Co-opted FKF National Executive Committee (NEC) Member
- In office 17 Oct 2020 – to date

FKF Nairobi NEC Member
- In office 10 Feb 2016 – 17 Oct 2020
- Preceded by: Simon Mugo
- Succeeded by: Michael Majua

Tournament Director, Sakata Ball
- In office 2010–2012

Tournament Director, Chapa Dimba, East Africa Cup
- In office 2017 – to date

Director, Ligi Ndogo S.C. Academy
- In office 2002 – to date

Personal details
- Born: Chris Amimo 12 October 1972 (age 53) Kakamega, Kenya

= Chris Amimo =

Kenyan sports administrator

Chris Isiaiah Ongondo Amimo (born 12 October 1972) is the co-founder and chair of Kenyan soccer farm Ligi Ndogo S.C. Academy as well as the tournament director for the age-grade and nationwide youth tournament Chapa Dimba.

He also serves as the executive committee member, and as the chair of both the youth and finance committees with the Football Kenya Federation.
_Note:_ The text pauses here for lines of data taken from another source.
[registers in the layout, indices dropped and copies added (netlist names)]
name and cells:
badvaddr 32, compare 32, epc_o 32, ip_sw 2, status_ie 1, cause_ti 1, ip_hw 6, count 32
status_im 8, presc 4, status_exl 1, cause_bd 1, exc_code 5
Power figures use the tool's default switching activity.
===== src/rtl/mux_scan.sv =====
// Registered channel multiplexer with manual select and automatic scan.
//   clk, rst_n : clock, asynchronous active-low reset
//   in         : CHANNELS packed channels, channel k at [k*WIDTH +: WIDTH]
//   sel        : manual channel select / scan start channel
//   mode       : 0 = manual, 1 = auto-scan
//   en         : global enable (0 parks the block in IDLE)
//   out        : registered sample
//   out_ch     : channel that produced out
//   out_valid  : out/out_ch carry a fresh sample
//   wrap       : one-cycle pulse on the first sample of channel 0 after a wrap
//   sel_err    : manual select pointed past the last channel
module mux_scan
  import mux_pkg::*;
#(
  parameter int unsigned  WIDTH    = 8,
  parameter int unsigned  CHANNELS = 8,
  parameter int unsigned  DWELL    = 4,
  localparam int unsigned SELW     = clog2(CHANNELS)
) (
  input  logic                      clk,
  input  logic                      rst_n,
  input  logic [CHANNELS*WIDTH-1:0] in,
  input  logic [SELW-1:0]           sel,
  input  logic                      mode,
  input  logic                      en,
  output logic [WIDTH-1:0]          out,
  output logic [SELW-1:0]           out_ch,
  output logic                      out_valid,
  output logic                      wrap,
  output logic                      sel_err
);

  localparam int unsigned SLOTS = 1 << SELW;

  // Channel table padded to the full index range; sel_ok_map flags which
  // indices are real channels, avoiding a range compare on sel.
  logic [WIDTH-1:0] chan [SLOTS];
  logic [SLOTS-1:0] sel_ok_map;

  for (genvar k = 0; k < SLOTS; k++) begin : g_chan
    if (k < CHANNELS) begin : g_used
      assign chan[k]       = in[k*WIDTH +: WIDTH];
      assign sel_ok_map[k] = 1'b1;
    end else begin : g_pad
      assign chan[k]       = '0;
      assign sel_ok_map[k] = 1'b0;
    end
  end

  state_t          state;
  state_t          nstate;
  logic            resume_ok;
  logic            sel_ok;
  logic [SELW-1:0] load_val;
  logic            load;
  logic            run;
  logic [SELW-1:0] scan_ch;
  logic            scan_wrap;

  // Outputs are registered according to the state being entered on this
  // edge, so a mode/enable change takes effect on the very next sample.
  always_comb begin
    nstate = IDLE;
    if (en) begin
      nstate = mode ? SCAN : MANUAL;
    end
  end

  assign sel_ok   = sel_ok_map[sel];
  assign load_val = sel_ok ? sel : '0;
  assign run      = (nstate == SCAN);
  // resume_ok survives an enable pause with mode held at 1; any cycle with
  // mode=0 (or a reset) forces the next scan entry to reload from sel.
  assign load     = run && (state != SCAN) && !resume_ok;

  scan_counter #(
    .CHANNELS (CHANNELS),
    .DWELL    (DWELL)
  ) u_scan_counter (
    .clk      (clk),
    .rst_n    (rst_n),
    .load     (load),
    .load_val (load_val),
    .run      (run),
    .ch       (scan_ch),
    .wrap     (scan_wrap)
  );

  always_ff @(posedge clk or negedge rst_n) begin
    if (!rst_n) begin
      state     <= IDLE;
      resume_ok <= 1'b0;
      out       <= '0;
      out_ch    <= '0;
      out_valid <= 1'b0;
      wrap      <= 1'b0;
      sel_err   <= 1'b0;
    end else begin
      state <= nstate;

      if (!mode) begin
        resume_ok <= 1'b0;
      end else if (run) begin
        resume_ok <= 1'b1;
      end

      unique case (nstate)
        MANUAL: begin
          wrap <= 1'b0;
          if (sel_ok) begin
            out       <= chan[sel];
            out_ch    <= sel;
            out_valid <= 1'b1;
            sel_err   <= 1'b0;
          end else begin
            out       <= '0;
            out_valid <= 1'b0;
            sel_err   <= 1'b1;
          end
        end
        SCAN: begin
          out       <= chan[scan_ch];
          out_ch    <= scan_ch;
          out_valid <= 1'b1;
          wrap      <= scan_wrap;
          sel_err   <= 1'b0;
        end
        default: begin
          out_valid <= 1'b0;
          wrap      <= 1'b0;
          sel_err   <= 1'b0;
        end
      endcase
    end
  end

endmodule


===== config.mk =====
export PLATFORM = sky130hd
export DESIGN_NAME = mux_scan
export DESIGN_NICKNAME = d
export VERILOG_FILES = /design/src/rtl/mux_pkg.sv /design/src/rtl/scan_counter.sv /design/src/rtl/mux_scan.sv
export SDC_FILE = /design/constraint.sdc
export NUM_CORES = 1
export LEC_CHECK = 0
export BUFFER_PORTS_ARGS = -buffer_cell sky130_fd_sc_hd__buf_2
export CORE_MARGIN = 1.5
export CORE_UTILIZATION = 35
export CTS_BUF_LIST = sky130_fd_sc_hd__clkbuf_8
export DETAILED_ROUTE_END_ITERATION = 8
export GPL_ROUTABILITY_DRIVEN = 1
export PLACE_DENSITY = 0.68
export SLEW_MARGIN = 25
export SYNTH_ARGS = -nofsm -noshare
export SYNTH_HDL_FRONTEND = slang
export SYNTH_SLANG_ARGS = --single-unit

===== constraint.sdc =====
create_clock -name clk -period 3.15 [get_ports clk]
set_input_delay 0 -clock clk [delete_from_list [all_inputs] [get_ports clk]]
set_output_delay 0 -clock clk [all_outputs]
set_load 0.01 [all_outputs]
==Early life and education==
Amimo was born in Kakamega County on 12 October 1972. He attended All Saints Kindergarten before proceeding to City Primary School. For his secondary education, he attended Lenana School between 1987 and 1990. He then moved to the University of Nairobi and attained a Bachelor of Commerce degree (Marketing Option).
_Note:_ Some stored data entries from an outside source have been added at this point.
<file path="src/rtl/vga_pkg.sv">
//==============================================================================
// Module      : vga_pkg
// Description : Shared constants and FSM state type for the glyph plotter.
// Revision    : 1.0  initial release
//==============================================================================
`default_nettype none

package vga_pkg;
    localparam int GLYPH_DIM  = 16;
    localparam int GLYPH_BITS = 256;
    localparam int SCREEN_W   = 320;
    localparam int SCREEN_H   = 240;
    localparam int COLOUR_W   = 3;

    typedef enum logic [1:0] {
        IDLE = 2'd0,
        DRAW = 2'd1,
        DONE = 2'd2
    } plot_state_t;
endpackage

`default_nettype wire

</file>
<file path="src/rtl/glyph_plotter_if.sv">
//==============================================================================
// Module      : glyph_plotter_if
// Description : Start handshake, glyph request and pixel-write bus.
// Revision    : 1.0  initial release
//==============================================================================
`default_nettype none

interface glyph_plotter_if #(
    parameter int COLOUR_W = 3
);
    logic                start;
    logic                ready;
    logic [255:0]        glyph;
    logic [8:0]          x0;
    logic [7:0]          y0;
    logic [COLOUR_W-1:0] fg_colour;
    logic [COLOUR_W-1:0] bg_colour;
    logic                transparent;
    logic [8:0]          out_x;
    logic [7:0]          out_y;
    logic [COLOUR_W-1:0] out_colour;
    logic                plot;
    logic                done;

    modport master (
        output start, glyph, x0, y0, fg_colour, bg_colour, transparent,
        input  ready, out_x, out_y, out_colour, plot, done
    );

    modport slave (
        input  start, glyph, x0, y0, fg_colour, bg_colour, transparent,
        output ready, out_x, out_y, out_colour, plot, done
    );
endinterface

`default_nettype wire

</file>
<file path="src/rtl/glyph_pixel_counter.sv">
//==============================================================================
// Module      : glyph_pixel_counter
// Description : Raster col/row counter over the glyph cell, flags the last pixel.
// Revision    : 1.0  initial release
//==============================================================================
`default_nettype none

module glyph_pixel_counter
    import vga_pkg::*;
#(
    parameter int CNT_W = $clog2(GLYPH_DIM)
) (
    input  wire logic             clk,
    input  wire logic             rst,
    input  wire logic             i_clear,
    input  wire logic             i_enable,
    output logic      [CNT_W-1:0] o_col,
    output logic      [CNT_W-1:0] o_row,
    output logic                  o_last
);
    localparam logic [CNT_W-1:0] c_max = CNT_W'(GLYPH_DIM - 1);

    logic [CNT_W-1:0] r_col;
    logic [CNT_W-1:0] r_row;

    always_ff @(posedge clk or posedge rst) begin
        if (rst) begin
            r_col <= '0;
            r_row <= '0;
        end else if (i_clear) begin
            r_col <= '0;
            r_row <= '0;
        end else if (i_enable) begin
            r_col <= r_col + 1'b1;
            if (r_col == c_max) begin
                r_row <= r_row + 1'b1;
            end
        end
    end

    assign o_col  = r_col;
    assign o_row  = r_row;
    assign o_last = (r_col == c_max) && (r_row == c_max);
endmodule

`default_nettype wire

</file>
<file path="src/rtl/glyph_plotter.sv">
//==============================================================================
// Module      : glyph_plotter
// Description : Rasterises a latched 16x16 glyph into clipped pixel writes.
// Revision    : 1.0  initial release
//==============================================================================
`default_nettype none

module glyph_plotter #(
    parameter int SCREEN_W = vga_pkg::SCREEN_W,
    parameter int SCREEN_H = vga_pkg::SCREEN_H,
    parameter int COLOUR_W = vga_pkg::COLOUR_W
) (
    input  wire logic      clk,
    input  wire logic      reset,
    glyph_plotter_if.slave bus
);
    import vga_pkg::*;

    plot_state_t           r_state;
    plot_state_t           w_next;
    logic                  w_accept;
    logic                  w_ready;

    logic [GLYPH_BITS-1:0] r_glyph;
    logic [8:0]            r_x0;
    logic [7:0]            r_y0;
    logic [COLOUR_W-1:0]   r_fg;
    logic [COLOUR_W-1:0]   r_bg;
    logic                  r_transparent;

    logic [8:0]            r_out_x;
    logic [7:0]            r_out_y;
    logic [COLOUR_W-1:0]   r_out_colour;
    logic                  r_plot;
    logic                  r_done;

    logic [3:0]            w_col;
    logic [3:0]            w_row;
    logic                  w_last;
    logic                  w_bit;
    logic [9:0]            w_sum_x;
    logic [8:0]            w_sum_y;
    logic                  w_write;

    glyph_pixel_counter #(
        .CNT_W (4)
    ) u_counter (
        .clk      (clk),
        .rst      (reset),
        .i_clear  (w_accept),
        .i_enable (r_state == DRAW),
        .o_col    (w_col),
        .o_row    (w_row),
        .o_last   (w_last)
    );

    // The done cycle is spent in IDLE with r_done high, so ready stays low
    // until the cycle after the done pulse.
    assign w_ready = (r_state == IDLE) && !r_done;

    always_comb begin
        w_next   = r_state;
        w_accept = 1'b0;
        case (r_state)
            IDLE: begin
                if (bus.start && w_ready) begin
                    w_accept = 1'b1;
                    w_next   = DRAW;
                end
            end
            DRAW: begin
                if (w_last) begin
                    w_next = DONE;
                end
            end
            DONE:    w_next = IDLE;
            default: w_next = IDLE;
        endcase
    end

    always_ff @(posedge clk or posedge reset) begin
        if (reset) begin
            r_state <= IDLE;
        end else begin
            r_state <= w_next;
        end
    end

    // Widened sums so an origin near the top of the 9/8-bit range cannot
    // wrap back onto the screen.
    assign w_bit   = r_glyph[{w_row, w_col}];
    assign w_sum_x = {1'b0, r_x0} + {6'd0, w_col};
    assign w_sum_y = {1'b0, r_y0} + {5'd0, w_row};
    assign w_write = (w_bit || !r_transparent)
                     && (w_sum_x < 10'(SCREEN_W))
                     && (w_sum_y < 9'(SCREEN_H));

    always_ff @(posedge clk or posedge reset) begin
        if (reset) begin
            r_glyph       <= '0;
            r_x0          <= '0;
            r_y0          <= '0;
            r_fg          <= '0;
            r_bg          <= '0;
            r_transparent <= 1'b0;
            r_out_x       <= '0;
            r_out_y       <= '0;
            r_out_colour  <= '0;
            r_plot        <= 1'b0;
            r_done        <= 1'b0;
        end else begin
            r_plot <= 1'b0;
            r_done <= (r_state == DONE);
            if (w_accept) begin
                r_glyph       <= bus.glyph;
                r_x0          <= bus.x0;
                r_y0          <= bus.y0;
                r_fg          <= bus.fg_colour;
                r_bg          <= bus.bg_colour;
                r_transparent <= bus.transparent;
            end
            if (r_state == DRAW) begin
                r_out_x      <= w_sum_x[8:0];
                r_out_y      <= w_sum_y[7:0];
                r_out_colour <= w_bit ? r_fg : r_bg;
                r_plot       <= w_write;
            end
        end
    end

    assign bus.ready      = w_ready;
    assign bus.out_x      = r_out_x;
    assign bus.out_y      = r_out_y;
    assign bus.out_colour = r_out_colour;
    assign bus.plot       = r_plot;
    assign bus.done       = r_done;
endmodule

`default_nettype wire

</file>
<file path="src/flat_wrapper.sv">
// flat-port wrapper written by rule: the top's interface ports become plain ports
module glyph_plotter_flat import vga_pkg::*;
#(
    parameter int SCREEN_W = vga_pkg::SCREEN_W,
    parameter int SCREEN_H = vga_pkg::SCREEN_H,
    parameter int COLOUR_W = vga_pkg::COLOUR_W
)
  (clk, reset, bus_start, bus_glyph, bus_x0, bus_y0, bus_fg_colour, bus_bg_colour, bus_transparent, bus_ready, bus_out_x, bus_out_y, bus_out_colour, bus_plot, bus_done);
  glyph_plotter_if #(.COLOUR_W(COLOUR_W)) bus_i ();
  input  wire logic clk;
  input  wire logic reset;
  input wire logic [$bits(bus_i.start)-1:0] bus_start;
  input wire logic [$bits(bus_i.glyph)-1:0] bus_glyph;
  input wire logic [$bits(bus_i.x0)-1:0] bus_x0;
  input wire logic [$bits(bus_i.y0)-1:0] bus_y0;
  input wire logic [$bits(bus_i.fg_colour)-1:0] bus_fg_colour;
  input wire logic [$bits(bus_i.bg_colour)-1:0] bus_bg_colour;
  input wire logic [$bits(bus_i.transparent)-1:0] bus_transparent;
  output wire logic [$bits(bus_i.ready)-1:0] bus_ready;
  output wire logic [$bits(bus_i.out_x)-1:0] bus_out_x;
  output wire logic [$bits(bus_i.out_y)-1:0] bus_out_y;
  output wire logic [$bits(bus_i.out_colour)-1:0] bus_out_colour;
  output wire logic [$bits(bus_i.plot)-1:0] bus_plot;
  output wire logic [$bits(bus_i.done)-1:0] bus_done;
  assign bus_i.start = bus_start;
  assign bus_i.glyph = bus_glyph;
  assign bus_i.x0 = bus_x0;
  assign bus_i.y0 = bus_y0;
  assign bus_i.fg_colour = bus_fg_colour;
  assign bus_i.bg_colour = bus_bg_colour;
  assign bus_i.transparent = bus_transparent;
  assign bus_ready = bus_i.ready;
  assign bus_out_x = bus_i.out_x;
  assign bus_out_y = bus_i.out_y;
  assign bus_out_colour = bus_i.out_colour;
  assign bus_plot = bus_i.plot;
  assign bus_done = bus_i.done;
  glyph_plotter #(.SCREEN_W(SCREEN_W), .SCREEN_H(SCREEN_H), .COLOUR_W(COLOUR_W)) u_core (.clk(clk), .reset(reset), .bus(bus_i));
endmodule
</file>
While at Lenana, he largely played rugby alongside football which was considered a lesser sport at the establishment. In Varsity he concentrated on rugby and turned out for the resident side Mean Machine RFC, and went on to feature for Mwamba RFC at club level.

==Career==
After college he initiated and managed corporate sporting events, including 3-on-3 junior basketball challenge in 1996 and 1997 under the banner of Sports Promotions. It later morphed to Spriteball series that ran across East Africa from the year 1998 to 2000. In 2002 he co-founded Ligi Ndogo S.C. Academy alongside Karani Nyamu as a baseline for developing and nurturing youth talent.

Amimo has overseen the running of age grade tournaments including the East Africa Cup from 2004, Sakata Ball from 2010 to 2012, and Chapa Dimba from 2017 as the tournament director across all.

In 2016 he was elected as FKF Nairobi National Executive Committee Member. After his four-year tenure, he was retained as an executive member after being co-opted on a four-year cycle, from October 2020.